RECORDS SUPPLIED
Context: an optimization exercise on an open-source flow, tuned for small area. The choices shown serve that exercise and are no tape-out recipe. The RTL was checked by simulation tests, not by an equivalence proof against the original design. Power figures rest on the tool's default switching activity, not on a simulated workload.

File: design/flow/flow/run.sh
#!/bin/bash
# Own layout flow: the standard ORFS flow (standard.sh) with three
# changes made through the environment, nothing else:
#  - synthesis maps the combinational logic with an area-oriented ABC script
#    (flow/abc_map.script in place of ORFS's abc_speed.script).  The rest of
#    the synthesis is the standard one (same Yosys passes, flip-flop mapping,
#    flattening and renaming), so the registers are the standard synthesis's;
#  - the port buffers that global placement inserts are the smallest plain
#    buffer (sky130_fd_sc_hd__buf_1); every input and output port still gets
#    its own buffer;
#  - clock tree synthesis clusters up to 30 sinks within 60 um per leaf
#    buffer and inserts no dummy loads, so the tree needs fewer buffers.
# The make output goes to standard_flow.log; ORFS keeps each tool's own log
# under orfs/logs.
set -euo pipefail
cd "$(dirname "$0")/.."
rm -rf orfs_scripts
cp -r "$FLOW_HOME/scripts" orfs_scripts
cp flow/abc_map.script orfs_scripts/abc_speed.script
export SCRIPTS_DIR="$PWD/orfs_scripts"
export BUFFER_PORTS_ARGS="-buffer_cell sky130_fd_sc_hd__buf_1"
export CTS_ARGS="-sink_clustering_enable -repair_clock_nets -dont_use_dummy_load -sink_clustering_size 30 -sink_clustering_max_diameter 60"
bash ./standard.sh > standard_flow.log 2>&1
File: design/flow/standard.sh
#!/bin/bash
# synth_recipe.tcl (not shown) runs the flow's synth.tcl, then flattens the netlist and writes it again
# the make line also repeats each setting of config.mk as NAME=value (left out here)
make -C /OpenROAD-flow-scripts/flow DESIGN_CONFIG=/design/flow/config.mk WORK_HOME=/design/flow/orfs CLKGATE_MAP_FILE= SYNTH_SCRIPT=/design/flow/synth_recipe.tcl "${@:-finish}"
File: design/flow/flow/abc_map.script
&get -n
&st
&synch2
&nf -a -R 1000
&st
&dch
&nf -a -R 1000
&st
&dch
&nf -a -R 1000
&put
topo
stime -c
File: design/flow/constraint.sdc
create_clock -name core_clock -period 12.0 [get_ports {clk}]
set_input_delay 2.4000 -clock core_clock [delete_from_list [all_inputs] [get_ports {clk}]]
set_output_delay 2.4000 -clock core_clock [all_outputs]
set_load 0.01 [all_outputs]
From an optimization exercise on the open Yosys and OpenROAD flow, aimed at a short achievable clock period and few clock cycles; shortcuts taken in it are not production practice. RTL that was checked went through simulation tests only; none was proved equivalent to the original. No driver is modelled on the clock port, so clock power and skew are understated where the tree is cut down; a real chip needs a root buffer or a tree. Power figures rest on the tool's default switching activity, not on a simulated workload.

Design ssq_symdec, start of the top module:
module ssq_symdec (
    input  wire        clk,
    input  wire        rst,
    input  wire        in_valid,
    output wire        in_ready,
    input  wire [7:0]  in_data,
    input  wire        in_last,
    output reg         out_valid,
    input  wire        out_ready,
    output reg  [7:0]  out_data,
    output reg         out_last,
    output reg  [1:0]  out_err,
    output reg  [15:0] out_err_pos,
    output reg  [7:0]  out_err_val,
    output reg  [2:0]  out_pad
);
    localparam ERR_NONE = 2'd0;
    localparam ERR_SDEC = 2'd1;
    localparam ERR_CDEC = 2'd2;
    localparam EV_NONE  = 2'd0;
    localparam EV_SDEC  = 2'd1;   
    localparam EV_CEND  = 2'd2;   
    localparam EV_CNEXT = 2'd3;   
    localparam DEPTH  = 12;       
    localparam RDEPTH = 5;        
    localparam RS     = DEPTH + 2;
    localparam RQS    = RDEPTH + 1;
    localparam IW    = 13;        
    localparam RW    = 26;        
    reg        in_ready_r;  
    reg        ir_n;        
    reg        c_v;
    reg [7:0]  c_data;
    reg        c_last;
    assign in_ready = in_ready_r;
    always @(posedge clk) begin
        c_v    <= in_valid && !ir_n && !rst;
        c_data <= in_data;
        c_last <= in_last;
    end
    wire [5:0] cls;         
    assign cls[0] = (c_data == 8'h2A);
    assign cls[1] = (c_data == 8'h25);
    assign cls[2] = (c_data == 8'h24);
    assign cls[3] = (c_data == 8'h23);
    assign cls[4] = (c_data == 8'h21);
    assign cls[5] = (c_data == 8'h26);
    reg [44:0] wn;
    reg [4:0]  pf_full;     
    reg [4:0]  pf_bad;      
    reg [4:0]  pf_bad2;     
    reg [24:0] pf_nph;      
    function automatic [83:0] pre;
        input [4:0] bits;
        input integer len;
        integer pp;
        reg [8:0] w;
        reg f, b1, b2;
        reg [4:0] n;
        reg [44:0] wv;
        reg [4:0] fv_, b1v, b2v;
        reg [24:0] nv;
        begin
            wv = 45'd0; fv_ = 5'd0; b1v = 5'd0; b2v = 5'd0; nv = 25'd0;
            for (pp = 0; pp < 5; pp = pp + 1) begin
  ...
For scale: roughly 2,500 cells after synthesis.
==> flow/config.mk <==
export PLATFORM = sky130hd
export DESIGN_NAME = ssq_symdec
export DESIGN_NICKNAME = ssq_symdec
export VERILOG_FILES = /design/flow/design.v
export SDC_FILE = /design/flow/constraint.sdc
export NUM_CORES = 4
export LEC_CHECK = 0
export CAP_MARGIN = 20
export CORE_MARGIN = 2
export CORE_UTILIZATION = 55
export SETUP_SLACK_MARGIN = 3.4
export SLEW_MARGIN = 20
==> flow/constraint.sdc <==
create_clock -name core_clock -period 5.0 [get_ports {clk}]
set_input_delay 1.0000 -clock core_clock [delete_from_list [all_inputs] [get_ports {clk}]]
set_output_delay 1.0000 -clock core_clock [all_outputs]
set_load 0.01 [all_outputs]
standard.sh (not shown) runs the stock make flow with config.mk's settings and CLKGATE_MAP_FILE= SYNTH_SCRIPT=/design/flow/synth_recipe.tcl, a recipe that flattens the netlist after the stock synthesis.
==> flow/flow/run.sh <==
#!/bin/bash
# Standard layout, except that:
#  - the port buffers are buf_4 (the resizer sizes them later), and
#  - the clock tree is built by flow/tree.tcl (a two-level tree of clkinv_16)
#    in place of clock_tree_synthesis.
# Each step's output goes to a log file of its own in this folder.
set -euo pipefail
here=$(pwd)
ports="BUFFER_PORTS_ARGS=-buffer_cell sky130_fd_sc_hd__buf_4"

bash standard.sh synth > log_1_synth.txt 2>&1
bash standard.sh "$ports" place > log_2_place.txt 2>&1

# ORFS's scripts with cts.tcl swapped for ours, used for the CTS step only
rm -rf "$here/cts_scripts"
cp -r "$FLOW_HOME/scripts" "$here/cts_scripts"
cp "$here/flow/cts.tcl" "$here/cts_scripts/cts.tcl"
FLOW_TREE_TCL="$here/flow/tree.tcl" bash standard.sh "$ports" do-4_1_cts do-4_cts \
  SCRIPTS_DIR="$here/cts_scripts" > log_3_cts.txt 2>&1

bash standard.sh "$ports" finish > log_4_finish.txt 2>&1
Other scripts of this flow, unchanged in this note and not shown: flow/flow/cts.tcl, flow/flow/tree.tcl
The baseline produced a clean layout.
Testbench counts at the start, summed over its fixed seeds: cycles 69,243.
Edit:
--- a/flow/design.v
+++ b/flow/design.v
@@ -253,53 +253,45 @@
             end
         end
     end
     reg [IW-1:0]    fq [0:RS-1];
     reg [RS-1:0]    f_wp;       
     reg [RS-1:0]    f_rp;       
     reg [DEPTH:0]   f_tot;      
     reg             pop_d;      
-    reg [DEPTH:0]   f_mcnt;     
     reg [IW-1:0]    h;          
     reg             hv;
     wire            pop;
-    wire f_mempty = !f_mcnt[0];
-    wire from_m = (pop || !hv) && !f_mempty;
-    wire [DEPTH:0] mc_up   = {f_mcnt[DEPTH-1:0], 1'b1};
-    wire [DEPTH:0] mc_down = {1'b0, f_mcnt[DEPTH:1]};
-    wire [DEPTH:0] mcnt_pop   = (q_v && f_mempty) ? mc_up : (!q_v && !f_mempty) ? mc_down : f_mcnt;
-    wire           fill_nopop = !hv && !f_mempty;
-    wire [DEPTH:0] mcnt_nopop = (q_v && !fill_nopop) ? mc_up : (!q_v && fill_nopop) ? mc_down : f_mcnt;
+    wire f_mempty_p = |(f_wp & f_rp);
+    wire from_m = (pop || !hv) && !f_mempty_p;
     reg [IW-1:0] f_out;         
     integer j;
     always @(*) begin
         f_out = {IW{1'b0}};
         for (j = 0; j < RS; j = j + 1)
             f_out = f_out | (fq[j] & {IW{f_rp[j]}});
     end
     always @(posedge clk) begin
         for (j = 0; j < RS; j = j + 1)
             if (f_wp[j])
                 fq[j] <= q_item;
         h <= ({IW{from_m}} & f_out) | ({IW{!from_m}} & h);
         if (rst) begin
             f_wp   <= {{(RS-1){1'b0}}, 1'b1};
             f_rp   <= {{(RS-1){1'b0}}, 1'b1};
             f_tot  <= {(DEPTH+1){1'b0}};
-            f_mcnt <= {(DEPTH+1){1'b0}};
             pop_d  <= 1'b0;
             hv     <= 1'b0;
         end else begin
             if (q_v)
                 f_wp <= {f_wp[RS-2:0], f_wp[RS-1]};
             if (from_m)
                 f_rp <= {f_rp[RS-2:0], f_rp[RS-1]};
             pop_d <= pop;
-            f_mcnt <= pop ? mcnt_pop : mcnt_nopop;
             if (q_v && !pop_d)
                 f_tot <= {f_tot[DEPTH-1:0], 1'b1};
             else if (pop_d && !q_v)
                 f_tot <= {1'b0, f_tot[DEPTH:1]};
             hv <= from_m || (hv && !pop);
         end
     end
     reg [RW-1:0]     rq [0:RQS-1];
Total power climbs by 4.3%.
Sequential cell count drops by 13.
Clock power drops by about 3%.
Die area drops by 3.9%.
Wire length drops by 5.3%.
Setup slack loses 0.11 ns.
Sequential share of layout area climbs by 2.1 points.
Design area drops by 4.5%.
Area after synthesis drops by 4.0%.
Critical path depth climbs by 6.
Only the layout flow was run in the second run of this note; the RTL was not checked for function there. In every run of this note, the design's own scripts or RTL, not TritonCTS, make the clock network.

-- static timing again, ports no longer ideal --
The flow's constraints put no driver on any port. The routed layouts listed below were extracted and timed again, unchanged, in two steps. Step 1, drivers: a clkbuf_16 drives clk and a buf_2 each remaining input, both assumed. Step 2 times the ports against the registers' clock, not the clock port: input delays grow and output delays shrink by t, the midpoint of the rising clock arrivals with the driver on. Slacks: ideal ports / drivers / drivers and shift; pairs: ideal ports / drivers.
run	t, ns	setup WS [ns]	worst data-port slew with drivers (ns)	pins driven straight from the clock port
the first run	0.520	3.270 / 3.012 / 2.735	0.40	4
the second run	0.512	3.155 / 3.001 / 2.966	0.22	4
After both steps every run listed still meets setup and hold. For the first run, which loses most, drivers alone change the setup slack by -0.258 ns; drivers and shift together by -0.535 ns.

TASK DIRECTIONS
Apply a filter for "config" to the data above, then copy each line that matches.

RESPONSE TO THIS EXERCISE
# the make line also repeats each setting of config.mk as NAME=value (left out here)
make -C /OpenROAD-flow-scripts/flow DESIGN_CONFIG=/design/flow/config.mk WORK_HOME=/design/flow/orfs CLKGATE_MAP_FILE= SYNTH_SCRIPT=/design/flow/synth_recipe.tcl "${@:-finish}"
==> flow/config.mk <==
standard.sh (not shown) runs the stock make flow with config.mk's settings and CLKGATE_MAP_FILE= SYNTH_SCRIPT=/design/flow/synth_recipe.tcl, a recipe that flattens the netlist after the stock synthesis.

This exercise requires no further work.